Task item:
Among the records below, find each line bearing the word "repair" and copy it.

Material for this task:
==> config.mk <==
export PLATFORM = sky130hd
export DESIGN_NAME = stage_mem
export DESIGN_NICKNAME = d
export VERILOG_FILES = /design/src/hw/mem_pkg.sv /design/src/hw/stage_mem.sv
export VERILOG_INCLUDE_DIRS = /design/src /design/src/hw
export SDC_FILE = /design/constraint.sdc
export NUM_CORES = 1
export LEC_CHECK = 0
export BUFFER_PORTS_ARGS = -buffer_cell sky130_fd_sc_hd__buf_2
export CORE_AREA = 2 2 382 384
export DETAILED_ROUTE_END_ITERATION = 7
export DIE_AREA = 0 0 384 386
export PLACE_DENSITY = 0.35
export SETUP_SLACK_MARGIN = 0.05
export SLEW_MARGIN = 5
export SYNTH_ARGS = -nofsm -noshare
export SYNTH_HDL_FRONTEND = slang
export SYNTH_SLANG_ARGS = --single-unit
==> constraint.sdc <==
create_clock -name clk -period 19.6 [get_ports clk]
set_input_delay 3.92 -clock clk [delete_from_list [all_inputs] [get_ports clk]]
set_output_delay 3.92 -clock clk [all_outputs]
set_load 0.05 [all_outputs]
==> src/hw/mem_config.svh <==
/*
 * memory subsystem configuration
 * widths, TLB geometry, coprocessor-0 register numbers, the exception
 * vector and data RAM sizing
 */
`ifndef MEM_CONFIG_SVH
`define MEM_CONFIG_SVH

`define MEM_REGADDR_W 5
`define MEM_INT_W 8

`define MEM_TLB_N 4
`define MEM_TLB_IDX_W 2
`define MEM_VPN_W 20
`define MEM_PFN_W 20
`define MEM_PAGE_W 12
`define MEM_WADDR_W (`MEM_PFN_W + `MEM_PAGE_W - 2)

// coprocessor 0 register numbers
`define MEM_CP0_NREG 16
`define MEM_CP0_ADDR_W 4
`define MEM_CP0_INDEX 0
`define MEM_CP0_ENTRY_LO 2
`define MEM_CP0_BADVADDR 8
`define MEM_CP0_COUNT 9
`define MEM_CP0_ENTRY_HI 10
`define MEM_CP0_COMPARE 11
`define MEM_CP0_STATUS 12
`define MEM_CP0_CAUSE 13
`define MEM_CP0_EPC 14

`define MEM_EXC_VECTOR 32'h80000180

`define MEM_RAM_WORDS 1024
`define MEM_RAM_WAIT 2

`endif

==> src/hw/mem_pkg.sv <==
/*
 * memory subsystem types
 * operation and exception encodings, and the bundles exchanged between
 * the stage, coprocessor 0, the MMU and the data RAM
 */
`include "mem_config.svh"

package mem_pkg;

	typedef enum logic [2:0] {
		OP_NONE,
		OP_LOAD,
		OP_STORE,
		OP_READ_CP0,
		OP_WRITE_CP0,
		OP_WRITE_TLB
	} mem_op_e;

	// MIPS cause codes, the unused code 31 marks no exception
	typedef enum logic [4:0] {
		EXC_INT  = 5'd0,
		EXC_TLBL = 5'd2,
		EXC_TLBS = 5'd3,
		EXC_SYS  = 5'd8,
		EXC_NONE = 5'd31
	} exc_code_e;

	typedef struct packed {
		mem_op_e op;
		logic [31:0] addr;
		logic [31:0] data;
		logic [31:0] alu_result;
		logic [`MEM_REGADDR_W-1:0] wb_addr;
		exc_code_e exc_code;
		logic [31:0] epc;
		logic [31:0] badvaddr;
	} ex2mem_t;

	typedef struct packed {
		logic [`MEM_VPN_W-1:0] vpn;
		logic [`MEM_PFN_W-1:0] pfn;
		logic valid;
	} tlb_entry_t;

	typedef struct packed {
		logic enable;
		logic [`MEM_TLB_IDX_W-1:0] index;
		tlb_entry_t entry;
	} tlb_write_t;

	typedef struct packed {
		mem_op_e op;
		logic [31:0] vaddr;
		logic [31:0] wdata;
	} mmu_req_t;

	typedef struct packed {
		logic write;
		logic [`MEM_WADDR_W-1:0] addr;
		logic [31:0] wdata;
	} ram_req_t;

	typedef struct packed {
		logic enable;
		logic [`MEM_CP0_ADDR_W-1:0] addr;
		logic [31:0] data;
	} cp0_write_t;

	typedef logic [`MEM_CP0_NREG-1:0][31:0] cp0_regs_t;

endpackage

==> src/hw/stage_mem.sv <==
/*
 * memory access stage
 * arbitrates incoming exceptions, interrupts and the requested operation,
 * drives coprocessor 0, TLB writes and MMU accesses, and holds writeback
 */
`include "mem_config.svh"

module stage_mem import mem_pkg::*; (
	input  logic clk,
	input  logic rst,

	input  ex2mem_t ex2mem,
	input  logic [`MEM_INT_W-1:0] int_req,

	output logic [`MEM_REGADDR_W-1:0] wb_addr,
	output logic [31:0] wb_data,

	output logic stall,
	output logic flush,
	output logic is_user_mode,

	output mmu_req_t mmu_req,
	input  logic [31:0] mmu_rdata,
	input  logic mmu_busy,
	input  exc_code_e mmu_exc,

	output tlb_write_t tlb_write,

	input  cp0_regs_t cp0_regs,
	input  logic cp0_timer_int,
	output cp0_write_t cp0_write,
	output exc_code_e cp0_exc,
	output logic [31:0] cp0_epc,
	output logic [31:0] cp0_badvaddr
);

	typedef enum logic {
		ST_READY,
		ST_WAIT
	} state_e;

	state_e state;

	// set while the wait belongs to an MMU access, not to a CP0 or TLB write
	logic mmu_wait;
	// the MMU only answers from the cycle after the request pulse
	logic mmu_seen;

	logic [`MEM_REGADDR_W-1:0] wb_latch;
	logic [31:0] acc_addr;

	logic [31:0] status;
	logic [`MEM_INT_W-1:0] int_all;
	logic int_take;

	// ########################################################################
	// interrupt gating

	assign status = cp0_regs[`MEM_CP0_STATUS];
	assign int_all = int_req | {cp0_timer_int, {(`MEM_INT_W-1){1'b0}}};

	// no new interrupt while the previous exception is still being entered
	assign int_take = |(int_all & status[15:8]) && status[0] && !status[1] && !flush;

	assign is_user_mode = (status[4:3] == 2'b10) && !status[1];

	assign stall = (state == ST_WAIT);
	assign flush = (cp0_exc != EXC_NONE);

	// ########################################################################
	// control

	always_ff @(posedge clk) begin
		// one-cycle pulses fall back to idle unless set below
		mmu_req.op <= OP_NONE;
		cp0_write.enable <= 1'b0;
		tlb_write.enable <= 1'b0;
		cp0_exc <= EXC_NONE;

		if (rst) begin
			state <= ST_READY;
			wb_addr <= '0;
			mmu_wait <= 1'b0;
			mmu_seen <= 1'b0;
		end else begin
			case (state)
				ST_READY: begin
					cp0_epc <= ex2mem.epc;
					cp0_badvaddr <= ex2mem.badvaddr;
					acc_addr <= ex2mem.addr;
					// a store retires with register 0
					wb_latch <= (ex2mem.op == OP_LOAD) ? ex2mem.wb_addr : '0;

					if (ex2mem.exc_code != EXC_NONE) begin
						cp0_exc <= ex2mem.exc_code;
					end else if (int_take) begin
						cp0_exc <= EXC_INT;
					end else begin
						wb_addr <= ex2mem.wb_addr;
						wb_data <= ex2mem.alu_result;
						case (ex2mem.op)
							OP_READ_CP0:
								wb_data <= cp0_regs[ex2mem.addr[`MEM_CP0_ADDR_W-1:0]];
							OP_WRITE_CP0: begin
								state <= ST_WAIT;
								mmu_wait <= 1'b0;
								wb_addr <= '0;
								cp0_write.enable <= 1'b1;
								cp0_write.addr <= ex2mem.addr[`MEM_CP0_ADDR_W-1:0];
								cp0_write.data <= ex2mem.data;
							end
							OP_WRITE_TLB: begin
								state <= ST_WAIT;
								mmu_wait <= 1'b0;
								wb_addr <= '0;
								tlb_write.enable <= 1'b1;
								tlb_write.index <=
									cp0_regs[`MEM_CP0_INDEX][`MEM_TLB_IDX_W-1:0];
								tlb_write.entry.vpn <=
									cp0_regs[`MEM_CP0_ENTRY_HI][31 -: `MEM_VPN_W];
								tlb_write.entry.pfn <=
									cp0_regs[`MEM_CP0_ENTRY_LO][6 +: `MEM_PFN_W];
								tlb_write.entry.valid <= cp0_regs[`MEM_CP0_ENTRY_LO][1];
							end
							OP_LOAD, OP_STORE: begin
								state <= ST_WAIT;
								mmu_wait <= 1'b1;
								mmu_seen <= 1'b0;
								wb_addr <= '0;
								mmu_req.op <= ex2mem.op;
								mmu_req.vaddr <= ex2mem.addr;
								mmu_req.wdata <= ex2mem.data;
							end
							default: begin
							end
						endcase
					end
				end

				ST_WAIT: begin
					if (!mmu_wait) begin
						state <= ST_READY;
					end else if (!mmu_seen) begin
						mmu_seen <= 1'b1;
					end else if (mmu_exc != EXC_NONE) begin
						// translation fault, report the faulting address
						state <= ST_READY;
						cp0_exc <= mmu_exc;
						cp0_badvaddr <= acc_addr;
					end else if (!mmu_busy) begin
						state <= ST_READY;
						wb_addr <= wb_latch;
						wb_data <= mmu_rdata;
					end
				end

				default: state <= ST_READY;
			endcase
		end
	end

endmodule

==> results.py, run 1 <==
metrics = {
    "synth": {
        "netlist_area_mm2": 0.0139,
        "synth_cell_type_count": 46,
        "synth.most_common_cell": "edfxtp_1",
        "ys_seq_area_share_pct": 62.4,
        "avgSynthCellArea_um2": 18.7,
        "yosysTopAreaCell": "edfxtp_1",
        "synthTopCellsByArea": "edfxtp_1, mux4_2, mux2i_1, dfxtp_1, mux2_2",
        "synth_nets": 1473,
        "synth_warnings": 0,
        "synth_top_area_share_pct": 59.8,
        "async_flop_share_pct": 0,
        "ys_ff_latch": 294,
        "netlist_instances": 739,
        "synth_ff_type": "edfxtp_1",
        "synth_commonest_cells": "edfxtp_1, mux4_2, nand2_1",
        "synth-edff-count": 276,
    },
    "sta": {
        "holdWs_ns": 0.527,
        "max_slew.worst_pin.slew_ns": 0.994,
        "timing.final.crit_share_pct": 47.8,
        "max_clock_freq_ghz": 0.107,
        "slew-limit-headroom_pct": 33.6,
        "setup_violations": 0,
        "finClkSkew_ns": 0.0497,
        "hold_violations": 0,
        "period_needed_ns": 9.36,
        "worst_slack_ns": 10.24,
        "slew_violations": 0,
        "fin_setup_tns_ns": 0,
        "rsz0062_at_grt": "false",
    },
    "setup_path": {
        "crit_cells": 3,
        "crit_slowest_cell": "nor3b_1",
        "criticalPathCategory": "in2out",
        "endpoint": "is_user_mode",
        "start_kind": "input pin",
        "critPathMaxStageDelay_ns": 0.84,
        "cp-startpoint": "cp0_regs[385]",
        "r2r_end": "mmu_req[2]$_DFFE_PP_",
        "path_buf_inv": 2,
        "cp_cell_sequence": "buf_2 -> nor3b_1 -> buf_2",
        "path_common_cell": "buf_2",
        "rr_startpoint": "stall$_SDFF_PP0_",
        "path_delay_family": "simple AND/OR/NAND/NOR gates",
        "r2r_cells": 4,
        "rrSetupSlack_ns": 16.27,
        "cp.arrival_ns": 5.44,
        "crit_fanout": 3,
        "endpoint_kind": "output pin",
        "crit_required_ns": 15.68,
    },
    "clock_network": {
        "cts_tree": "yes",
        "cts-hold-fix-buffers": 0,
        "clkTransAtPathRegs_ns": 0.05,
        "numClockSinks": 294,
        "cts_max_path_buffers": 3,
        "root_buffer": "clkbuf_16",
        "cts_made_buffers": 42,
        "post-cts-setup-buffer-count": 0,
        "cts_htree_levels": 2,
        "clkLatencyLatePin_ns": 0.62,
        "cts.repair.resized": 0,
    },
    "global_routing": {
        "antenna_found_initial": 72,
        "grt_pass1_wl_um": 129000,
        "first_global_vias": 13100,
        "grt_usage_pct": 13.3,
        "grt_max_degree": 90,
        "grt_overflow": 0,
    },
    "routing": {
        "via_per_inst": 3.34,
        "routedWlPerCell_um": 27.8,
        "dr.pass1.iters": 8,
        "totalWireLength_um": 103000,
        "drtIter0Drc": 699,
        "final_antenna_net_count": 0,
        "via_count": 12300,
        "drc": 3,
    },
    "floorplan": {
        "rows": 140,
        "dieArea_mm2": 0.148,
        "die-width_um": 384,
        "io_pins": 991,
        "start_util_pct": 9.59,
        "coreArea_mm2": 0.145,
        "die_h_um": 386,
    },
    "pwr": {
        "clkPwrFrac_pct": 44.4,
        "combinationalPowerShare_pct": 15.3,
        "vdd_drop_max_mv": 0.0510,
        "p_leak_nw": 8.94,
        "switching_share_pct": 27.6,
        "switchingPower_w": 0.000484,
        "p_int_w": 0.00127,
        "power.total_w": 0.00175,
        "p_per_area_mw_per_mm2": 77.9,
        "seq_power_share_pct": 40.3,
    },
    "status": {
        "status": "complete, but fails checks",
        "violations": "design-rule violations",
    },
    "placement": {
        "place_ws_ns": 10.00,
        "hpwl_um": 86500,
        "io_buffers": 990,
        "gp_congestion": 0.882,
        "dpl_cell_area_mm2": 0.0211,
    },
    "cells_and_area": {
        "nets": 2467,
        "design_area_mm2": 0.0225,
        "syn_to_final_growth_pct": 62.5,
        "drive_above_1_share_pct": 70.6,
    },
    "worst_hold_path": {
        "hp-class": "reg2reg",
    },
    "flow_run": {
        "maxCapViolCount": 0,
    },
}
==> cells by family (layout without fill, tap and decap cells) <==
logic type             count (synthesis)  after routing  synth area share [%]
multiplexers                         197            197                  26.1
flip-flops                           294            294                  62.4
other                                  1             12                0.0271
AND/OR/NAND/NOR                       87             87                  3.10
XOR/XNOR                               2              2                 0.126
AO/OA/AOI/OAI                         97             97                  5.81
buffers and inverters                 61           1088                  2.45
==> power by group through the flow <==
stage                     clock [W]  sequential (W)  combinational (W)
after floorplan                   0        0.000754          0.0000887
after global placement            0        0.000720           0.000275
after detailed placement          0        0.000720           0.000276
after CTS                  0.000827        0.000707           0.000277
after global routing       0.000838        0.000708           0.000289
final                      0.000778        0.000707           0.000269
==> registers in the layout (all words and copies together), names as in the netlist <==
name	cells
mmu_wait	1
cp0_write	37
cp0_badvaddr	32
wb_latch	5
acc_addr	32
stall	1
cp0_epc	32
wb_data	32
mmu_req	67
wb_addr	5
tlb_write	44
mmu_seen	1
cp0_exc	5
==> layer usage <==
layer,wire [um],global-route usage [%],vias up
met5,50,0,-
met4,1990,2.41,8
met3,8660,3.51,143
met2,53200,24.4,774
met1,38900,15.4,6166
li1,-,-,5233
==> worst min-delay path by stage <==
stage	startpoint	endpoint	slack, ns	cells past startpoint
floorplan	mmu_wait$_SDFFE_PP0P_	stall$_SDFF_PP0_	0.50	2
global placement	mmu_wait$_SDFFE_PP0P_	stall$_SDFF_PP0_	0.52	2
detailed placement	mmu_wait$_SDFFE_PP0P_	stall$_SDFF_PP0_	0.53	2
CTS	mmu_wait$_SDFFE_PP0P_	stall$_SDFF_PP0_	0.53	2
global route	acc_addr[11]$_DFFE_PP_	cp0_badvaddr[11]$_DFFE_PP_	0.56	1
finish	mmu_wait$_SDFFE_PP0P_	stall$_SDFF_PP0_	0.53	2
==> through the flow <==
step           utilization (%)  cells
2_1_floorplan                -    739
3_3_place_gp              14.6   3606
3_5_place_dp              14.6   3606
4_1_cts                   15.6   3683
5_1_grt                   15.6   3687
6_report                  15.6   3694
==> final cells by class <==
type,count,area (um2)
fill,16300,122000
sequential,294,8650
timing repair buffer,1007,5110
multi-input combinational,384,4940
tap,1917,2400
clock buffer,56,1130
clock inverter,21,233
antenna,11,27.5
inverter,4,15.0
==> layout by cell type, fill, tap and decap left out, types with 4 or more instances in the layout <==
master     instances
nand3_1            4
clkbuf_8           5
o31ai_1            5
buf_4             17
clkbuf_1          11
a31oi_1            4
nand2_1           41
a222oi_1          33
mux2_2            32
o2111ai_1          5
dfxtp_1           17
nor2_1            10
buf_2            987
clkbuf_16         42
mux4_2           128
and2_1             5
inv_1              4
mux2i_1           37
o211ai_1          33
diode_2           11
edfxtp_1         276
nor3_1             4
clkinv_2           8
==> tightest hold or removal path, stage by stage, from the launching register on <==
cell	delay, ns
dfxtp_1	0.32
nand2_1	0.09
o32ai_1	0.09
Power figures use the tool's default switching activity.
==> run 2: changes to the inputs <==
--- a/config.mk
+++ b/config.mk
@@ -7,9 +7,9 @@
 export NUM_CORES = 1
 export LEC_CHECK = 0
 export BUFFER_PORTS_ARGS = -buffer_cell sky130_fd_sc_hd__buf_2
-export CORE_AREA = 2 2 382 384
+export CORE_AREA = 2 2 384 386
 export DETAILED_ROUTE_END_ITERATION = 7
-export DIE_AREA = 0 0 384 386
+export DIE_AREA = 0 0 386 388
 export PLACE_DENSITY = 0.35
 export SETUP_SLACK_MARGIN = 0.05
 export SLEW_MARGIN = 5
==> constraint.sdc (replaced) <==
create_clock -name clk -period 9.4 [get_ports clk]
set_input_delay 1.88 -clock clk [delete_from_list [all_inputs] [get_ports clk]]
set_output_delay 1.88 -clock clk [all_outputs]
set_load 0.05 [all_outputs]
==> results.py, run 2 (synthesis results as in run 1) <==
metrics = {
    "status": {
        "status": "finished, final reports clean",
    },
    "cells_and_area": {
        "nFillCells": 16200,
        "syn_to_final_growth_pct": 63.6,
        "drive_above_1_share_pct": 71.0,
        "final_cell_mix": "buf_2, edfxtp_1, mux4_2",
        "design_area_mm2": 0.0227,
        "area.sequential_mm2": 0.00865,
        "utilization_pct": 15.6,
        "reg_top3": "mmu_req (67), tlb_write (44), cp0_write (37)",
        "nets": 2471,
        "multi_input_area_mm2": 0.00496,
        "layout_commonest_cell": "buf_2",
        "largest_reg_flops": 67,
        "largest-register": "mmu_req",
    },
    "clock_network": {
        "cts_htree_levels": 2,
        "cts-hold-fix-buffers": 0,
        "cts.repair.resized": 0,
        "root_buffer": "clkbuf_16",
        "cts_tree": "yes",
        "clkTransAtPathRegs_ns": 0.05,
        "clkLatencyLatePin_ns": 0.63,
        "post-cts-setup-buffer-count": 0,
        "cts_made_buffers": 43,
        "numClockSinks": 294,
        "cts_max_path_buffers": 3,
    },
    "setup_path": {
        "crit_slowest_cell": "buf_2",
        "crit_fanout": 3,
        "crit_required_ns": 7.52,
        "cp-startpoint": "cp0_regs[385]",
        "cp_cell_sequence": "buf_2 -> nor3b_1 -> buf_2",
        "criticalPathCategory": "in2out",
        "cp.arrival_ns": 2.71,
        "critPathMaxStageDelay_ns": 0.44,
        "path_common_cell": "buf_2",
        "endpoint_kind": "output pin",
        "rr_startpoint": "stall$_SDFF_PP0_",
        "start_kind": "input pin",
    },
    "routing": {
        "final_antenna_net_count": 0,
        "totalWireLength_um": 104000,
        "via_count": 12500,
        "drtIter0Drc": 792,
        "routedWlPerCell_um": 28.0,
        "drc": 0,
        "dr.pass1.iters": 8,
        "via_per_inst": 3.39,
    },
    "global_routing": {
        "first_global_vias": 13200,
        "grt_overflow": 0,
        "grt_usage_pct": 13.2,
        "grt_pass1_wl_um": 130000,
        "grt_max_degree": 74,
        "antenna_found_initial": 73,
    },
    "floorplan": {
        "start_util_pct": 9.54,
        "io_pins": 991,
        "dieArea_mm2": 0.150,
        "rows": 140,
        "die_h_um": 388,
        "die-width_um": 386,
        "coreArea_mm2": 0.145,
    },
    "worst_hold_path": {
        "min-delay-start": "mmu_wait$_SDFFE_PP0P_",
        "hp-class": "reg2reg",
    },
    "sta": {
        "setup_violations": 0,
        "timing.final.crit_share_pct": 48.8,
        "hold_violations": 0,
        "slew_violations": 0,
        "finClkSkew_ns": 0.0365,
        "holdWs_ns": 0.527,
        "rsz0062_at_grt": "false",
        "period_needed_ns": 4.59,
        "slew-limit-headroom_pct": 36.5,
        "max_clock_freq_ghz": 0.218,
        "fin_setup_tns_ns": 0,
        "max_slew.worst_pin.slew_ns": 0.953,
    },
    "placement": {
        "gp_congestion": 0.856,
        "dpl_cell_area_mm2": 0.0212,
        "hpwl_um": 86400,
        "io_buffers": 990,
    },
    "pwr": {
        "p_leak_nw": 9.02,
        "p_per_area_mw_per_mm2": 165,
        "power.total_w": 0.00375,
        "vdd_drop_max_mv": 0.116,
    },
    "flow_run": {
        "maxCapViolCount": 0,
    },
}
## run 2: cell types whose count changed in the layout (fill, tap and decap cells not counted), sizes merged
| cell | change |
|---|---|
| diode | +4 |
| buf | +4 |
| bufinv | +2 |
| clkbuf | -10 |
| inv | +1 |
| clkinv | +9 |
## run 2: where the power goes
| part | leakage, nW | switching, W | internal, W |
|---|---|---|---|
| registers | 2.71 | 0.00000851 | 0.00147 |
| logic | 5.58 | 0.000317 | 0.000243 |
| clock network | 0.719 | 0.000715 | 0.00100 |
| total | 9.02 | 0.00104 | 0.00271 |
## run 2: per-stage QoR
step / setup slack, ns / cells
global placement: 4.23 / 3607
finish: 4.81 / 3704
detailed placement: 4.44 / 3609
floorplan: 0.481 / 739
global route: 4.70 / 3695
CTS: 4.75 / 3689
## run 2: per-layer routing
metal	part of all wire, %	vias up	global-route usage (%)
met5	0.20	-	0
met4	2.0	34	2.77
met3	10	154	4.61
met2	50	815	23.4
met1	38	6291	15.2
li1	-	5254	-
## run 2: final timing paths
check | end | slack (ns) | cells after the start
setup / recovery | is_user_mode | 4.81 | 3
hold / removal | stall$_SDFF_PP0_ | 0.53 | 2
setup reg to reg | wb_data[9]$_DFFE_PP_ | 6.05 | 7
hold reg to reg | stall$_SDFF_PP0_ | 0.53 | 2
## run 2: critical path, delay by kind of cell
family / cells / cell delay (ns)
buffers and inverters: 2 / 0.63
AND/OR/NAND/NOR: 1 / 0.19
## run 2: cell type report
| cell class | count | share of cell area, % |
|---|---|---|
| flip-flops and latches | 294 | 38.2 |
| repair buffers | 1010 | 22.7 |
| multi-input cells | 384 | 21.9 |
| well taps | 1917 | 10.6 |
| clock buffers | 47 | 4.90 |
| clock inverters | 33 | 1.50 |
| diodes | 15 | 0.166 |
| inverters | 4 | 0.0662 |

Task answer:
        "cts.repair.resized": 0,
timing repair buffer,1007,5110
        "cts.repair.resized": 0,
| repair buffers | 1010 | 22.7 |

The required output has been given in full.